Launch Position Effect

Conclusions

From the various plots we can see that delta has significant effects on the resulting velocity and efficiency. All of the previous coilguns have utilised simple optical triggering which fixed the delta at approximately -5 mm (the open loop triggering experiments also used a delta of - 5 mm). The efficiency at this delta is at best just over 3 %. Contrast this with the best overall efficiency of 6 % obtained during these experiments.

Points of interest:

The velocity peak occurs at a more negative delta when the capacitance is increased. This is because the longer current pulse makes it possible for the system to utilise more of the force-displacement curve. This position is refered to as the velocity-peak delta (VPD).

Velocity and efficiency become more sensitive to negative values of delta as the capacitance is decreased. This is due to the shortening of the current pulse combined with the low projectile force at negative delta - the current dies away before the projectile reaches the maximum force region of the coil, where it can gain energy more efficiently.

Voltage effect on the VPD. The voltage alters the maximum current and hence projectile transit time. This is particulary evident with the 13,600 uF capacitor. In this case we see the VPD changing from 6 mm for a charging voltage of 50 V, to 1.5 mm at a charging voltage of 100 V.

Increasing correlation between efficiency-peak delta (EPD) and VPD as the capacitance gets smaller. This might be a reflection of the force-displacement curve for the coil. A short current pulse (compared to the transit time) localises the acceleration impulse such that it acts over a limited region of the force-displacement curve. We see that the EPD occurs between about 2_mm and 6 mm (8 % and 24 % of projectile length) over the whole parameter space investigated.

The peak efficiency reduces as the voltage increases. This occurs because the copper losses increase more than the work done on the projectile during the acceleration. To illustrate this point as simply as possible let us assume that the current pulse is rectangular, and that the acceleration is only a function of the current magnitude. Now if the projectile takes a time t to accelerate over the coil length with a current I, the copper losses will be I² R t. The work done on the projectile will be k s I, where k is a proportionality constant and s is the displacement over which the acceleration occurs.

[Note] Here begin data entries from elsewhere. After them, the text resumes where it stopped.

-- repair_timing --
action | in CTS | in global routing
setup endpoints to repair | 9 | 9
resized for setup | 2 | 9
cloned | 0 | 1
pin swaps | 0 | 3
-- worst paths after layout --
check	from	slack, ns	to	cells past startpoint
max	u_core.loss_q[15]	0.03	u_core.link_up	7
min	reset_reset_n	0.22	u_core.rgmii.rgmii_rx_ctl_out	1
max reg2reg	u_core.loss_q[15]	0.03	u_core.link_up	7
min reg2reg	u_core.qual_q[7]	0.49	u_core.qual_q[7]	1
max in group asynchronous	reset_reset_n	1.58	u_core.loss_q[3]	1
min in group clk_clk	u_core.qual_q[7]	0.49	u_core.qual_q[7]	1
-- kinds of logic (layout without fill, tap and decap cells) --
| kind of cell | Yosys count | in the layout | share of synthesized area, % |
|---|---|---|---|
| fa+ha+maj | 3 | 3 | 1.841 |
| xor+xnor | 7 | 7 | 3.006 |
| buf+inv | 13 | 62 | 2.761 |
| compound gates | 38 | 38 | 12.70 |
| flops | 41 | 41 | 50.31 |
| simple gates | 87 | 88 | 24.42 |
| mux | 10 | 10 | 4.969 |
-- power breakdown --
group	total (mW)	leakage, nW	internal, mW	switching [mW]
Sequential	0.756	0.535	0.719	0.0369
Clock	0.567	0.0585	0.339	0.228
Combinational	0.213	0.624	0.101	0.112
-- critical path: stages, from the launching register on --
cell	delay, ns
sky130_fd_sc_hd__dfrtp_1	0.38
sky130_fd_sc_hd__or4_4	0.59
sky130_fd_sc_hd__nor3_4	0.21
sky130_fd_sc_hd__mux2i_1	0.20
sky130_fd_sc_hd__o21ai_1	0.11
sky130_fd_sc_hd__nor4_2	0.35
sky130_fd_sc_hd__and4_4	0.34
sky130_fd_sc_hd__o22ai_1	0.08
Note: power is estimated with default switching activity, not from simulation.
<file path="config.mk">
export PLATFORM = sky130hd
export DESIGN_NAME = ro_freq_scheduler
export DESIGN_NICKNAME = d
export VERILOG_FILES = /design/src/rtl/ro_meter_pkg.sv /design/src/rtl/ro_sync_edge.sv /design/src/rtl/ro_freq_scheduler.sv
export SDC_FILE = /design/constraint.sdc
export NUM_CORES = 1
export LEC_CHECK = 0
export CAP_MARGIN = 0
export CORE_MARGIN = 1
export CORE_UTILIZATION = 24
export CTS_CLUSTER_DIAMETER = 100
export DETAILED_ROUTE_END_ITERATION = 12
export SYNTH_ARGS = -nofsm -noshare
export SYNTH_HDL_FRONTEND = slang
export SYNTH_SLANG_ARGS = --single-unit
</file>
<file path="constraint.sdc">
create_clock -name clk -period 2.3 [get_ports clk]
set_input_delay 0.46 -clock clk [delete_from_list [all_inputs] [get_ports clk]]
set_output_delay 0.46 -clock clk [all_outputs]
set_load 0.05 [all_outputs]
</file>
==> src/rtl/switch_evt_pkg.sv <==
// switch_evt_pkg: event-type codes and index-width helper shared by the switch event arbiter files
package switch_evt_pkg;
  typedef enum logic [1:0] {
    EVT_NONE    = 2'b00,
    EVT_PRESS   = 2'b01,
    EVT_RELEASE = 2'b10,
    EVT_LONG    = 2'b11
  } evt_t;
  function automatic int idx_w(input int n);
    return (n > 1) ? $clog2(n) : 1;
  endfunction
endpackage

==> src/rtl/switch_evt_channel.sv <==
// switch_evt_channel: one switch -- 2-flop sync, tick-sampled debounce, long-press counter, pending PRESS/LONG/RELEASE flags (i_clr clears, set wins) and sticky overflow
module switch_evt_channel
  import switch_evt_pkg::*;
#(
  parameter int LONG_PRESS_TICKS = 100
) (
  input  logic       i_Clk,
  input  logic       i_Rst_L,
  input  logic       i_switch,
  input  logic       i_tick,
  input  logic [2:0] i_clr,
  output logic       o_debounced,
  output logic [2:0] o_pend,
  output logic       o_overflow
);
  localparam int CNT_W = idx_w(LONG_PRESS_TICKS + 1);
  logic [1:0]       r_sync;
  logic             r_sample, r_deb, r_ovf;
  logic [2:0]       r_pend;
  logic [CNT_W-1:0] r_cnt;
  logic             w_stable, w_rise, w_fall, w_long;
  logic [2:0]       w_set;
  assign w_stable    = i_tick && r_sync[1] == r_sample && r_sync[1] != r_deb;
  assign w_rise      = w_stable && r_sync[1];
  assign w_fall      = w_stable && !r_sync[1];
  assign w_long      = i_tick && r_deb && r_cnt == CNT_W'(LONG_PRESS_TICKS - 1);
  assign w_set       = {w_fall, w_long, w_rise};
  assign o_debounced = r_deb;
  assign o_pend      = r_pend;
  assign o_overflow  = r_ovf;
  always_ff @(posedge i_Clk or negedge i_Rst_L) begin
    if (!i_Rst_L) begin
      r_sync   <= '0;
      r_sample <= 1'b0;
      r_deb    <= 1'b0;
      r_cnt    <= '0;
      r_pend   <= '0;
      r_ovf    <= 1'b0;
    end else begin
      r_sync <= {r_sync[0], i_switch};
      if (i_tick) r_sample <= r_sync[1];
      if (w_stable) r_deb <= r_sync[1];
      if (w_rise) r_cnt <= '0;
      else if (i_tick && r_deb && r_cnt != CNT_W'(LONG_PRESS_TICKS)) r_cnt <= r_cnt + 1'b1;
      r_pend <= (r_pend & ~i_clr) | w_set;
      r_ovf  <= r_ovf | |(w_set & r_pend & ~i_clr);
    end
  end
endmodule
`src/rtl/gps_if_sampler.sv`:
```
// IF sampler front stage: synchronises the RF front-end's 2-bit samples into correlator_clk,
// with a sample counter, a loss-of-IF-clock watchdog and a raw-sample snapshot buffer.
`timescale 1ns/1ps
module gps_if_sampler #(
   parameter int SYNC_STAGES = 2,
   parameter int WDOG_LIMIT  = 64,
   parameter int SNAP_AW     = 4
) (
   input  logic               correlator_clk,
   input  logic               rstn,
   input  logic               if_clk,
   input  logic               if_sign,
   input  logic               if_mag,
   output logic               sign,
   output logic               mag,
   output logic               sample_en,
   output logic [31:0]        sample_count,
   output logic               clk_lost,
   input  logic               snap_start,
   output logic               snap_busy,
   output logic               snap_done,
   output logic               snap_err,
   input  logic [SNAP_AW-1:0] snap_rd_addr,
   output logic [31:0]        snap_rd_data
);

   localparam int              WD_W       = $clog2(WDOG_LIMIT + 1);
   localparam logic [WD_W-1:0] WD_MAX     = WD_W'(WDOG_LIMIT);
   localparam int              DEPTH      = 2 ** SNAP_AW;

   localparam logic [1:0] ST_IDLE    = 2'd0;
   localparam logic [1:0] ST_ARM     = 2'd1;
   localparam logic [1:0] ST_CAPTURE = 2'd2;

   logic [SYNC_STAGES-1:0] clk_sync;
   logic [SYNC_STAGES-1:0] sign_sync;
   logic [SYNC_STAGES-1:0] mag_sync;
   logic                   clk_prev;
   logic                   edge_det;
   logic [WD_W-1:0]        wd;

   logic [1:0]             state;
   logic [3:0]             word_pos;
   logic [SNAP_AW-1:0]     widx;
   logic [31:0]            packer;
   logic                   wr_en;
   logic [31:0]            wr_word;
   logic [31:0]            snap_mem [DEPTH];

   // if_clk is sampled as plain data; the edge is found after the synchroniser
   always_ff @(posedge correlator_clk) begin
      if (!rstn) begin
         clk_sync  <= '0;
         sign_sync <= '0;
         mag_sync  <= '0;
         clk_prev  <= 1'b0;
      end else begin
         clk_sync  <= {clk_sync[SYNC_STAGES-2:0], if_clk};
         sign_sync <= {sign_sync[SYNC_STAGES-2:0], if_sign};
         mag_sync  <= {mag_sync[SYNC_STAGES-2:0], if_mag};
         clk_prev  <= clk_sync[SYNC_STAGES-1];
      end
   end

   assign edge_det = clk_sync[SYNC_STAGES-1] & ~clk_prev;

   always_ff @(posedge correlator_clk) begin
      if (!rstn) begin
         sign         <= 1'b0;
         mag          <= 1'b0;
         sample_en    <= 1'b0;
         sample_count <= 32'd0;
      end else begin
         sample_en <= edge_det;
         if (edge_det) begin
            sign         <= sign_sync[SYNC_STAGES-1];
            mag          <= mag_sync[SYNC_STAGES-1];
            sample_count <= sample_count + 32'd1;
         end
      end
   end

   // Saturating idle counter; clk_lost trails wd by one register stage
   always_ff @(posedge correlator_clk) begin
      if (!rstn) begin
         wd       <= '0;
         clk_lost <= 1'b0;
      end else begin
         if (edge_det) begin
            wd <= '0;
         end else if (wd != WD_MAX) begin
            wd <= wd + WD_W'(1);
         end
         clk_lost <= (wd == WD_MAX);
      end
   end

   assign wr_word   = {packer[29:0], sign, mag};
   assign wr_en     = (state == ST_CAPTURE) && sample_en && !clk_lost && (word_pos == 4'd15);
   assign snap_busy = (state == ST_ARM) || (state == ST_CAPTURE);

   // Loss of IF clock takes priority over both new samples and new requests
   always_ff @(posedge correlator_clk) begin
      if (!rstn) begin
         state     <= ST_IDLE;
         word_pos  <= 4'd0;
         widx      <= '0;
         packer    <= 32'd0;
         snap_done <= 1'b0;
         snap_err  <= 1'b0;
      end else begin
         case (state)
            ST_IDLE: begin
               if (snap_start && !clk_lost) begin
                  state     <= ST_ARM;
                  snap_done <= 1'b0;
                  snap_err  <= 1'b0;
                  widx      <= '0;
                  word_pos  <= 4'd0;
               end
            end
            ST_ARM: begin
               if (clk_lost) begin
                  state     <= ST_IDLE;
                  snap_err  <= 1'b1;
                  snap_done <= 1'b0;
               end else if (sample_en) begin
                  state    <= ST_CAPTURE;
                  packer   <= {30'd0, sign, mag};
                  word_pos <= 4'd1;
               end
            end
            ST_CAPTURE: begin
               if (clk_lost) begin
                  state     <= ST_IDLE;
                  snap_err  <= 1'b1;
                  snap_done <= 1'b0;
               end else if (sample_en) begin
                  packer   <= wr_word;
                  word_pos <= word_pos + 4'd1;
                  if (word_pos == 4'd15) begin
                     widx <= widx + SNAP_AW'(1);
                     if (widx == {SNAP_AW{1'b1}}) begin
                        state     <= ST_IDLE;
                        snap_done <= 1'b1;
                     end
                  end
               end
            end
            default: state <= ST_IDLE;
         endcase
      end
   end

   // Buffer contents survive reset; only the read register is cleared
   always_ff @(posedge correlator_clk) begin
      if (wr_en) begin
         snap_mem[widx] <= wr_word;
      end
   end

   always_ff @(posedge correlator_clk) begin
      if (!rstn) begin
         snap_rd_data <= 32'd0;
      end else begin
         snap_rd_data <= snap_mem[snap_rd_addr];
      end
   end

endmodule

```
`config.mk`:
```
export PLATFORM = sky130hd
export DESIGN_NAME = gps_if_sampler
export DESIGN_NICKNAME = d
export VERILOG_FILES = /design/src/rtl/gps_if_sampler.sv
export SDC_FILE = /design/constraint.sdc
export NUM_CORES = 1
export LEC_CHECK = 0
export ABC_CLOCK_PERIOD_IN_PS = 10600
export BUFFER_PORTS_ARGS = -buffer_cell sky130_fd_sc_hd__buf_2
export CAP_MARGIN = 20
export CORE_MARGIN = 2
export CORE_UTILIZATION = 66
export CTS_BUF_LIST = sky130_fd_sc_hd__clkbuf_4 sky130_fd_sc_hd__clkbuf_8 sky130_fd_sc_hd__clkbuf_16
export CTS_CLUSTER_DIAMETER = 120
export DETAILED_ROUTE_END_ITERATION = 8
export GPL_TIMING_DRIVEN = 0
export PLACE_DENSITY = 0.82
export RECOVER_POWER = 100
export SLEW_MARGIN = 10
export SYNTH_ARGS = -nofsm -noshare
export SYNTH_HDL_FRONTEND = slang
export SYNTH_SLANG_ARGS = --single-unit
```
`constraint.sdc`:
```
create_clock -name correlator_clk -period 10.6 [get_ports correlator_clk]
set_clock_uncertainty 0.2 [all_clocks]
set_input_delay 1.06 -clock correlator_clk [delete_from_list [all_inputs] [get_ports correlator_clk]]
set_output_delay 1.06 -clock correlator_clk [all_outputs]
set_load 0.02 [all_outputs]
```
### After elaboration in Yosys (flattened, before gate mapping)

Memory sizes are Yosys's and may differ from the RTL's. A register that Yosys moved wholly into a read port is not among the register bits.
Cells that the tools add are included.

* register bits: 92
* memory bits (writable): 512
* input port bits: 10
* word-level logic and storage cells: 96
* memories: 1

Memories
* snap_mem: words 16, width 32, read ports 1, clocked after memory_dff 1, write ports 1, line 48 `logic [31:0] snap_mem [DEPTH];`

* add/sub/neg operators: 4
* equality and inequality tests: 18
* muxes and demuxes: 34
* bitwise logic cells: 3
* reductions and logical operators: 20

Operator list (count)
* 30-bit 2-to-1 mux: 4
* 30-bit one-hot mux with 2 select lines: 1
* 32-bit by 1-bit adder with 32-bit output, second input constant: 1
* 4-bit 2-to-1 mux: 8
* 5-bit AND reduction: 3
* 2-bit 2-to-1 mux: 7
* 2-bit inequality test, second input constant: 6
* 4-bit one-hot mux with 3 select lines: 1
* 6-bit AND reduction: 2
* 1-bit 2-to-1 mux: 9
* 4-bit by 1-bit adder with 4-bit output, second input constant: 2
* 4-bit == test, second input constant: 2
* 4-bit one-hot mux with 2 select lines: 1
* 7-bit by 1-bit adder with 7-bit output, second input constant: 1
* 7-bit == test, second input constant: 1
* 7-bit inequality test, second input constant: 1
* 3-bit by 2-bit inequality test with 1-bit output, second input constant: 2
* 3-bit inequality test, second input constant: 2
* 2-bit one-hot mux with 3 select lines: 1
* 2-bit nonzero test: 3
* 1-bit logical AND: 4
* 2-bit by 1-bit inequality test with 1-bit output, second input constant: 2
* 2-bit OR reduction: 2
* 1-bit one-hot mux with 3 select lines: 1
* other kinds (10): 12

### Depth between registers and ports, before layout

* depth in word-level cells: 6
* gate-level depth with buffers: 8
* gate-level depth less buffers: 7

### Worst setup path before layout

Ideal clock, no wire load.

* path kind: register to register
* start: register state[0]
* end: memory snap_mem[3][0], enable pin
* setup time: 0.461 ns
* arrival: 3.405 ns
* required time: 9.939 ns
* setup slack: 6.534 ns
* stages on the path, launching flop included: 8
* cell sequence: dfxtp_1 > inv_1 > ha_1 > and3b_1 > nor2b_1 > buf_2 > nand2_1 > nor3_1

* word-level cells in the longest chain between the ends: 6

RTL lines
* start: declaration: line 42 `logic [1:0] state;`
* start signal: assignment: line 105 `state <= ST_IDLE;`
* start signal: assignment: line 115 `state <= ST_ARM;`
* start signal: assignment: line 124 `state <= ST_IDLE;`
* 2-bit == test: line 99 `assign wr_en = (state == ST_CAPTURE) && sample_en && !clk_lost && (word_pos == 4'd15);`
* 1-bit logical AND (3 in a row): line 99
* 1-bit 2-to-1 mux: line 157 `if (wr_en) begin`
* 1-bit 2-to-1 mux (not written as such): line 158 `snap_mem[widx] <= wr_word;`
* end: declaration: line 48

Every way passes these cells.

### Worst setup path in the final report

* start: register state[0]
* end: memory snap_mem[11][19], enable pin

Same word-level chain as after synthesis.

==> impl_metrics.yaml <==
grt:
  overflow: 0
  grtUsageTotal_pct: 31.42
  grt_pass1_vias: 14050
  antenna_found_initial: 0
  grt_pass1_wl_mm: 86.65
  grt_max_degree: 24
final_layout:
  syn_to_final_growth_pct: 12.10
  n_antenna_cell: 0
  multi_input_area_sq_mm: 0.005752
  fill_cells: 1951
  layout.nets: 1522
  seqCellArea_sq_mm: 0.01786
  drive_above_1_share_pct: 15.30
  utilization_pct: 75.38
logic_synthesis:
  yosys.area_share.adder_pct: 0.6262
  yosysTopAreaCell: "edfxtp_1"
  syn_nets: 1356
  ys_warn_count: 0
  syn_area_sq_mm: 0.02398
  synth_compound_area_share_pct: 4.123
  synth-seq-area-share_pct: 74.48
  muxShareOfSynthArea_pct: 12.61
  synth_flop_cell: "edfxtp_1"
  synth_most_common_cell: "edfxtp_1"
  syn_avg_cell_area_sq_um: 17.97
  synth.top_cell.area_share_pct: 64.13
  yosys-top-cells-count: "edfxtp_1, dfxtp_1, mux4_2"
  synth_xor_area_share_pct: 1.242
  ys_async_sr_fraction_pct: 0
  synth_area_leaders: "edfxtp_1, dfxtp_1, mux4_2"
  synthCells: 1334
  synth_edf_count: 512
  synth_seq_cells: 636
  synth_top_family_by_area: "multiplexers"
  ys_types: 48
  synth_simple_gate_area_share_pct: 5.527
placed_design:
  io_buffers: 77
  dp_hpwl_mm: 33.94
  place_congestion: 0.8543
clocking:
  cts_hold_buffers: 0
  ctsResizeCount: 0
  clock_latency_ns: 0.63
  clk_pin_slew_ns: 0.06
  post-cts-setup-buffer-count: 0
  cts_made_buffers: 59
  cts.sinks: 636
  cts_root_buffer: "clkbuf_16"
  cts_tree: "yes"
  clk_path_buf_depth: 3
  htree_levels: 2
worst_hold_path:
  holdCritPathClass: "reg -> reg"
sta:
  tightest_slew_ns: 2.471
  slew_headroom_pct: -65.35
  final_min_period_over_clock_period_pct: 47.13
  setup_viol: 0
  rsz0062_at_grt: "false"
  tns_ns: 0
  hold_violations: 0
  max_freq_ghz: 0.2002
  hold_slack_ns: 0.2329
  layout_min_cycle_time_ns: 4.996
  drv_slew: 277
job:
  max_cap_viol_count: 17
route:
  dr_total_vias: 13670
  postRouteWirelength_mm: 58.10
  drc: 0
  wl_per_cell_microns: 28.91
  final_antenna_net_count: 0
  first_pass_iters: 6
  viasPerCell: 6.799
  drt_iter0_drc: 1730
floorplan:
  core_area_sq_mm: 0.03566
  ios: 81
  initial_core_util_pct: 67.24
  rows: 69
  chipWidth_microns: 194.6
  dieArea_sq_mm: 0.03787
  die_y_microns: 194.6
setup_path:
  worstSetupPathType: "reg -> reg"
  cp-end-kind: "flop"
  crit_fanout: 19
  arrival_ns: 5.02
  startpoint_type: "flop"
  worstPathRequired_ns: 10.63
power_and_ir_drop:
  pwr_density_cell_mw_per_mm2: 188.3
  irDropWorstVdd_mv: 0.1372
  cellLeakagePower_uw: 0.008857
status:
  violations: "max-capacitance violations, max-slew violations"
  status: "finished with violations"
==> sequential cells by signal, summed over array words and instances (netlist names) <==
name and cells:
clk_lost 1, clk_prev 1, clk_sync 2, mag 1, mag_sync 2, packer 30, sample_count 32, sample_en 1
sign 1, sign_sync 2, snap_done 1, snap_err 1, snap_mem 512, snap_rd_data 32, state 2, wd 7
widx 4, word_pos 4
==> critical path, cell delays in order (launching register included) <==
cell and delay, ns:
dfxtp_1 0.33, inv_1 0.10, ha_1 0.25, and3b_1 0.20
nor2b_1 0.13, clkbuf_1 0.29, nand2_1 0.24, nor2_1 1.87
clkbuf_1 0.98
==> path summary, 6_finish.rpt <==
kind / start / to / slack (ns) / cells past startpoint
hold reg to reg: clk_sync[0]$_SDFF_PN0_ / clk_sync[1]$_SDFF_PN0_ / 0.23 / 1
setup reg to reg: state[0]$_SDFFE_PN0P_ / snap_mem[11][19]$_DFFE_PP_ / 5.60 / 8
hold / removal: clk_sync[0]$_SDFF_PN0_ / clk_sync[1]$_SDFF_PN0_ / 0.23 / 1
setup / recovery: state[0]$_SDFFE_PN0P_ / snap_mem[11][19]$_DFFE_PP_ / 5.60 / 8
==> power by group <==
group / total (uW) / switching (uW) / leakage [uW] / internal [uW]
Clock: 2120 / 905 / 0.000997 / 1210
Combinational: 259 / 167 / 0.00211 / 91.6
Sequential: 2680 / 8.13 / 0.00575 / 2680
==> cells by family (layout without fill, tap and decap cells) <==
| kind of cell | Yosys count | in the layout |
|---|---|---|
| adders and majority gates | 12 | 12 |
| buffers and inverters | 78 | 293 |
| muxes | 167 | 167 |
| AOI/OAI and AO/OA | 146 | 146 |
| DFF | 636 | 636 |
| and+or+nand+nor | 261 | 261 |
| xor gates and xnor gates | 34 | 34 |
==> cell type report <==
cell class | instances | area share [%]
plain buffers | 67 | 1.075
clock buffers | 87 | 6.792
clock inverters | 23 | 0.4981
inverters | 11 | 0.1536
multi-input cells | 620 | 21.40
flip-flops and latches | 636 | 66.44
well taps | 461 | 2.146
repair buffers | 105 | 1.490
==> per-layer routing <==
layer / wire (microns) / part of all wire, % / up-vias / global-route usage (%)
met1: 21200 / 36 / 6840 / 41.89
met5: 0 / 0 / - / 0
met4: 1902 / 3.3 / 0 / 13.53
met3: 6280 / 11 / 149 / 6.056
met2: 28720 / 49 / 1033 / 51.51
li1: - / - / 5643 / -
==> layout by cell type, fill, tap and decap left out, types with 8 or more instances in the layout <==
cell type,synthesis,routed
a311oi_1,11,11
clkinv_1,0,8
o21ai_0,20,21
mux4_2,108,108
a32oi_1,9,9
o211ai_1,12,12
mux2i_1,59,59
a211oi_1,12,12
o22ai_1,12,12
a22oi_1,39,39
ha_1,12,12
dfxtp_1,124,124
nand3_1,23,23
nor3_1,8,8
a21oi_1,26,26
xnor2_1,10,10
inv_1,11,11
clkbuf_4,0,13
edfxtp_1,512,512
nand4_1,21,22
nor2b_1,17,17
clkbuf_16,0,63
nand2_1,57,57
clkbuf_1,43,148
nor2_1,90,90
clkbuf_8,0,11
xor2_1,24,24
buf_2,15,17
nand2b_1,8,8
clkinv_2,0,13
==> metrics by stage <==
step / std cells / instance area [sq um] / total power, uW / setup slack (ns)
finish: 2010 / 26880 / 5060 / 5.604
global route: 2010 / 26880 / 5172 / 5.376
CTS: 2010 / 27450 / 5066 / 7.263
detailed placement: 1900 / 25490 / 2992 / 7.126
floorplan: 1334 / 23980 / 2916 / 6.534
global placement: 1872 / 24940 / 2983 / 3.769
Power figures use the tool's default switching activity.
===== config.mk =====
export PLATFORM = sky130hd
export DESIGN_NAME = sb_tx_msg_arbiter
export DESIGN_NICKNAME = d
export VERILOG_FILES = /design/src/rtl/sb_tx_msg_arbiter.sv
export SDC_FILE = /design/constraint.sdc
export NUM_CORES = 1
export LEC_CHECK = 0
export BUFFER_PORTS_ARGS = -buffer_cell sky130_fd_sc_hd__buf_4
export CAP_MARGIN = 20
export CELL_PAD_IN_SITES_DETAIL_PLACEMENT = 1
export CELL_PAD_IN_SITES_GLOBAL_PLACEMENT = 2
export CORE_ASPECT_RATIO = 0.9
export CORE_MARGIN = 5
export CORE_UTILIZATION = 30
export CTS_CLUSTER_SIZE = 40
export DETAILED_ROUTE_END_ITERATION = 16
export GPL_TIMING_DRIVEN = 0
export PLACE_DENSITY_LB_ADDON = 0.1
export SYNTH_ARGS = -nofsm -noshare
export SYNTH_HDL_FRONTEND = slang
export SYNTH_SLANG_ARGS = --single-unit

===== constraint.sdc =====
create_clock -name i_clk -period 2.1 [get_ports i_clk]
set_input_delay 0.21 -clock i_clk [delete_from_list [all_inputs] [get_ports i_clk]]
set_output_delay 0.21 -clock i_clk [all_outputs]
set_load 0.03 [all_outputs]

If the current is now increased by a factor of g, the time taken to accelerate over s will be g^-0.5t (from basic motion equations). The work done on the projectile is now:

E_P = g k s I

and the copper losses are:

E_L = (g I)² R (g^-0.5 t)

= g^1.5 I² R t

Clearly the energy converted to heat has increased by a greater proportion than the energy delivered to the projectile. The copper losses increase by a factor of g^0.5 over the projectile energy. The efficiency is defined as:

Efficiency = E_P / (E_P + E_L)

but if E_p is small compared to E_l then the efficiency can be approximated to:

Efficiency = E_P / E_L

Using this approximation we can estimate the multiplication factor for the decrease in efficiency as g^-0.5

The experimental configuration that most closely approaches this simplified analysis is that involving the 150,000 uF capacitor (the current pulse stays fairly flat over most of the acceleration displacement⁽¹⁾). Looking at the differences in projectile energy and efficiency at two charging voltages we can see that the actual and (expected) values are not too dissimilar, given the simplifications. The charging voltages are 30 V and 50 V so the projectile energy multiplication factor is 1.67 (g) and the efficiency multiplication factor is 0.775 (g^-0.5). Table 1 shows the comparison.

Table 1.

(1) Although the rate of rise of current appears quite slow in the current-time graphs, the displacement during this rise is a small fraction of the overall displacement, therefore the current-displacement curve has a faster rate of rise and looks more 'rectangular'.